I've been reading the "Real World Haskell" book, the chapter on concurrency and parallelism. My question is as follows:
Since Haskell threads are really just multiple "virtual" threads inside one "real" OS-thread, does this mean that creating a lot of them (like 1000) will not have a drastic impact on performance? I.e., can we say that the overhead incurred from creating a Haskell thread with forkIO
is (almost) negligible? Please bring pactical examples if possible.
Doesn't the concept of lightweight threads prevent us from using the benefints of multicore architectures? As I understand, it is not possible for two Haskell threads to execute concurrently on two separate cores, because they are really one single thread from the operating system's point of view. Or does the Haskell runtime do some clever tricks to ensure that multiple CPU's can be made use of?
GHC's runtime provides an execution environment supporting billions of sparks, thousands of lightweight threads, which may be distributed over multiple hardware cores. Compile with -threaded
and use the +RTS -N4
flags to set your desired number of cores.
Specifically:
does this mean that creating a lot of them (like 1000) will not have a drastic impact on performance?
Well, creating 1,000,000 of them is certainly possible. 1000 is so cheap it won't even show up. You can see in thread creation benchmarks, such as "thread ring" that GHC is very, very good.
Doesn't the concept of lightweight threads prevent us from using the benefints of multicore architectures?
Not at all. GHC has been running on multicores since 2004. The current status of the multicore runtime is tracked here.

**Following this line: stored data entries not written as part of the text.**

`./design.v`:
```
module shift_tx #(
    parameter FRAME_WIDTH = 10,
    parameter SHIFT_AMOUNT = 10    
) (
    input   wire                       baud_clk,
    input   wire                       send_en,
    input   wire   [FRAME_WIDTH-1:0]   data_frame,
    output  wire                       ftdi_tx,
    output  wire                       frame_sent
);
    reg [FRAME_WIDTH-1:0] tray = 10'b0;
    reg [5:0] shift_count = 0;
    reg ftdi_tx_gg = 0;
    assign ftdi_tx = ftdi_tx_gg;
    always @(posedge baud_clk) begin
        if (shift_count == SHIFT_AMOUNT-1) begin
            shift_count <= 0;
            tray        <= data_frame;
            ftdi_tx_gg  <= 1; 
        end else begin
            ftdi_tx_gg  <= tray[0];
            tray    <= tray >> 1; 
            shift_count <= shift_count + 1;
        end
    end
endmodule
```
==> /design/flow/config.mk <==
export PLATFORM = sky130hd
export DESIGN_NAME = VGA_Controller
export DESIGN_NICKNAME = VGA_Controller
export VERILOG_FILES = /design/flow/design.v
export SDC_FILE = /design/flow/constraint.sdc
export NUM_CORES = 4
export LEC_CHECK = 1
export CORE_UTILIZATION = 50
==> /design/flow/design.v <==
module VGA_Controller #(
    parameter H_PIXELS       = 800,    
    parameter V_PIXELS       = 600,    
    parameter H_FRONTPORCH   = 56,     
    parameter H_SYNC_PULSE   = 120,    
    parameter H_BACKPORCH    = 64,     
    parameter V_FRONTPORCH   = 37,     
    parameter V_SYNC_PULSE   = 6,      
    parameter V_BACKPORCH    = 23,     
    parameter H_POLARITY     = 1'b1,   
    parameter V_POLARITY     = 1'b1    
)(
    input  wire       vga_clk,         
    input  wire       rstn,            
	 input  wire [23:0] obj_color,
    output wire       vga_clk_out,     
    output reg        vga_hsync,       
    output reg        vga_vsync,       
    output wire [7:0] vga_r,
    output wire [7:0] vga_g,
    output wire [7:0] vga_b
);
    localparam H_PERIOD = H_SYNC_PULSE + H_FRONTPORCH + H_PIXELS + H_BACKPORCH;
    localparam V_PERIOD = V_SYNC_PULSE + V_FRONTPORCH + V_PIXELS + V_BACKPORCH;
    reg [11:0] h_count = 0;  
    reg [11:0] v_count = 0;  
    reg [31:0] row = 0;
    reg [31:0] col = 0;
	 wire [23:0]  obj_color_w;
	 wire [23:0]  bkg_color_w;
    image_gen u1 (
        .clk(vga_clk),
        .row(row),
        .col(col),
		  .obj_color(obj_color_w),
		  .bkg_color(bkg_color_w),		  
        .red(vga_r),
        .green(vga_g),
        .blue(vga_b)
    );
    assign vga_clk_out = vga_clk;
    assign vga_sync_n  = 1'b0;  
    assign vga_blank_n = (h_count < H_PIXELS && v_count < V_PIXELS);
	 assign obj_color_w = obj_color;
	 assign bkg_color_w = 24'hFFFFFF;
    always @(posedge vga_clk or negedge rstn) begin
        if (!rstn) begin
            vga_hsync <= !H_POLARITY;
            vga_vsync <= !V_POLARITY;
            h_count   <= 0;
            v_count   <= 0;
            row       <= 0;
            col       <= 0;
        end else begin
            if (h_count <= H_PERIOD - 1) begin
                h_count <= h_count + 1;
            end else begin
                h_count <= 0;
                if (v_count <= V_PERIOD - 1) begin
                    v_count <= v_count + 1;
                end else begin
                    v_count <= 0;
                end
            end
            if (h_count < H_PIXELS) begin
                col <= h_count;
            end
            if (v_count < V_PIXELS) begin
                row <= v_count;
            end
            if ((h_count >= H_PIXELS + H_FRONTPORCH) && 
                (h_count < H_PIXELS + H_FRONTPORCH + H_SYNC_PULSE)) begin
                vga_hsync <= H_POLARITY;
            end else begin
                vga_hsync <= !H_POLARITY;
            end
            if ((v_count >= V_PIXELS + V_FRONTPORCH) && 
                (v_count < V_PIXELS + V_FRONTPORCH + V_SYNC_PULSE)) begin
                vga_vsync <= V_POLARITY;
            end else begin
                vga_vsync <= !V_POLARITY;
            end
        end
    end
endmodule
module image_gen #(
    parameter PIXELS_Y = 600,
    parameter PIXELS_X = 800
)(
    input  wire        clk,
    input  wire [31:0] row,    
    input  wire [31:0] col,    
	 input  wire [23:0]  obj_color,
	 input  wire [23:0]  bkg_color,
    output reg  [7:0]  red   = 8'h00,
    output reg  [7:0]  green = 8'h00,
    output reg  [7:0]  blue  = 8'h00
);
    reg [45:0] imageData [0:45];
    reg pixel_on;
    initial begin
        imageData[0]  = 46'b0000000000000000001111111111000000000000000000;
        imageData[1]  = 46'b0000000000000111111111111111111110000000000000;
        imageData[2]  = 46'b0000000000001111111111111111111111000000000000;
        imageData[3]  = 46'b0000000000011111111111111111111111100000000000;
        imageData[4]  = 46'b0000000001111111111111111111111111111000000000;
        imageData[5]  = 46'b0000000011111111111111111111111111111100000000;
        imageData[6]  = 46'b0000001111111111111111111111111111111111000000;
        imageData[7]  = 46'b0000011111111111111111111111111111111111100000;
        imageData[8]  = 46'b0000111111111111111111111111111111111111110000;
        imageData[9]  = 46'b0000111111111111111111111111111111111111110000;
        imageData[10] = 46'b0001111111111111111111111111111111111111111000;
        imageData[11] = 46'b0001111111111111111111111111111111111111111000;
        imageData[12] = 46'b0011111111111111111111111111111111111111111100;
        imageData[13] = 46'b0111111111111100001111111111000011111111111110;
        imageData[14] = 46'b0111111111111000000111111110000001111111111110;
        imageData[15] = 46'b0111111111111000000111111110000001111111111110;
        imageData[16] = 46'b0111111111111000000111111110000001111111111110;
        imageData[17] = 46'b0111111111111000000111111110000001111111111110;
        imageData[18] = 46'b1111111111111100001111111111000011111111111111;
        imageData[19] = 46'b1111111111111111111111111111111111111111111111;
        imageData[20] = 46'b1111111111111111111111111111111111111111111111;
        imageData[21] = 46'b1111111111111111111111111111111111111111111111;
        imageData[22] = 46'b1111111111111111111111111111111111111111111111;
        imageData[23] = 46'b1111111111111111111111111111111111111111111111;
        imageData[24] = 46'b1111111111111111111111111111111111111111111111;
        imageData[25] = 46'b1111111111111111111111111111111111111111111111;
        imageData[26] = 46'b1111111111111111111111111111111111111111111111;
        imageData[27] = 46'b1111111111110000000000000000000000111111111111;
        imageData[28] = 46'b0111111111110000000000000000000000111111111110;
        imageData[29] = 46'b0111111111110000000000000000000000111111111110;
        imageData[30] = 46'b0111111111110000000000000000000000111111111110;
        imageData[31] = 46'b0111111111111000000000000000000001111111111110;
        imageData[32] = 46'b0111111111111000000000000000000001111111111110;
        imageData[33] = 46'b0011111111111100000000000000000011111111111100;
        imageData[34] = 46'b0001111111111100000000000000000011111111111000;
        imageData[35] = 46'b0001111111111111000000000000001111111111111000;
        imageData[36] = 46'b0000111111111111110000000000111111111111110000;
        imageData[37] = 46'b0000011111111111111000000001111111111111100000;
        imageData[38] = 46'b0000011111111111111111111111111111111111100000;
        imageData[39] = 46'b0000000111111111111111111111111111111110000000;
        imageData[40] = 46'b0000000011111111111111111111111111111100000000;
        imageData[41] = 46'b0000000001111111111111111111111111111000000000;
        imageData[42] = 46'b0000000000011111111111111111111111100000000000;
        imageData[43] = 46'b0000000000001111111111111111111111000000000000;
        imageData[44] = 46'b0000000000000011111111111111111100000000000000;
        imageData[45] = 46'b0000000000000000001111111111000000000000000000;
    end
	always @(posedge clk) begin
		 if ((col >= 400 && col <= 445) && (row >= 400 && row <= 445)) begin
			  pixel_on <= imageData[row-400][45-(col-400)];
			  if (pixel_on) begin
					red   <= obj_color[23:16];
					green <= obj_color[15:8];
					blue  <= obj_color[7:0];
			  end else begin
					red   <= bkg_color[23:16];
					green <= bkg_color[15:8];
					blue  <= bkg_color[7:0];
			  end
		 end else begin
			  red   <= 8'h00;
			  green <= 8'h00;
			  blue  <= 8'h00;
		 end
	end
endmodule
==> /design/flow/constraint.sdc <==
current_design VGA_Controller

set clk_period 6.2
set clk_io_pct 0.2

create_clock -name clk0 -period $clk_period [get_ports {vga_clk}]

set non_clock_inputs [all_inputs -no_clocks]
set_input_delay [expr $clk_period * $clk_io_pct] -clock clk0 $non_clock_inputs
set_output_delay [expr $clk_period * $clk_io_pct] -clock clk0 [all_outputs]
==> /design/flow/run.sh <==
#!/bin/bash
# OpenROAD 26Q1-2900-gdf79404cd8, Yosys 0.63+post, stock flow scripts
make -C /OpenROAD-flow-scripts/flow DESIGN_CONFIG=/design/flow/config.mk WORK_HOME=/design/flow/orfs finish
**/design/flow/run.sh**
```bash
#!/bin/bash
# OpenROAD 26Q1-2900-gdf79404cd8, Yosys 0.63+post, stock flow scripts
make -C /OpenROAD-flow-scripts/flow DESIGN_CONFIG=/design/flow/config.mk WORK_HOME=/design/flow/orfs finish
```
**/design/flow/config.mk**
```make
export PLATFORM = sky130hd
export DESIGN_NAME = Mux_3_by_1
export DESIGN_NICKNAME = Mux_3_by_1
export VERILOG_FILES = /design/flow/design.v
export SDC_FILE = /design/flow/constraint.sdc
export NUM_CORES = 4
export LEC_CHECK = 1
export CORE_AREA = 10 10 70 70
export DIE_AREA = 0 0 80 80
```
**/design/flow/constraint.sdc**
```tcl
current_design Mux_3_by_1

set clk_period 4.6
set clk_io_pct 0.2

create_clock -name clk0 -period $clk_period

set non_clock_inputs [all_inputs -no_clocks]
set_input_delay [expr $clk_period * $clk_io_pct] -clock clk0 $non_clock_inputs
set_output_delay [expr $clk_period * $clk_io_pct] -clock clk0 [all_outputs]
```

How does it do it? The best place to read up on this architecture is in the paper, "Runtime Support for Multicore Haskell":
The GHC runtime system supports millions of lightweight threads
by multiplexing them onto a handful of operating system threads,
roughly one for each physical CPU. ...
Haskell threads are executed by a set of operating system
threads, which we call worker threads. We maintain roughly one
worker thread per physical CPU, but exactly which worker thread
may vary from moment to moment ...
Since the worker thread may change, we maintain exactly one
Haskell Execution Context (HEC) for each CPU. The HEC is a
data structure that contains all the data that an OS worker thread
requires in order to execute Haskell threads
You can monitor your threads being created, and where they're executing, via threadscope.. Here, e.g. running the binary-trees benchmark:
Creating 1000 processes is relatively light weight; don't worry about doing it. As for performance, you should just benchmark it.
As has been pointed out before, multiple cores work just fine. Several Haskell threads can run at the same time by being scheduled on different OS threads.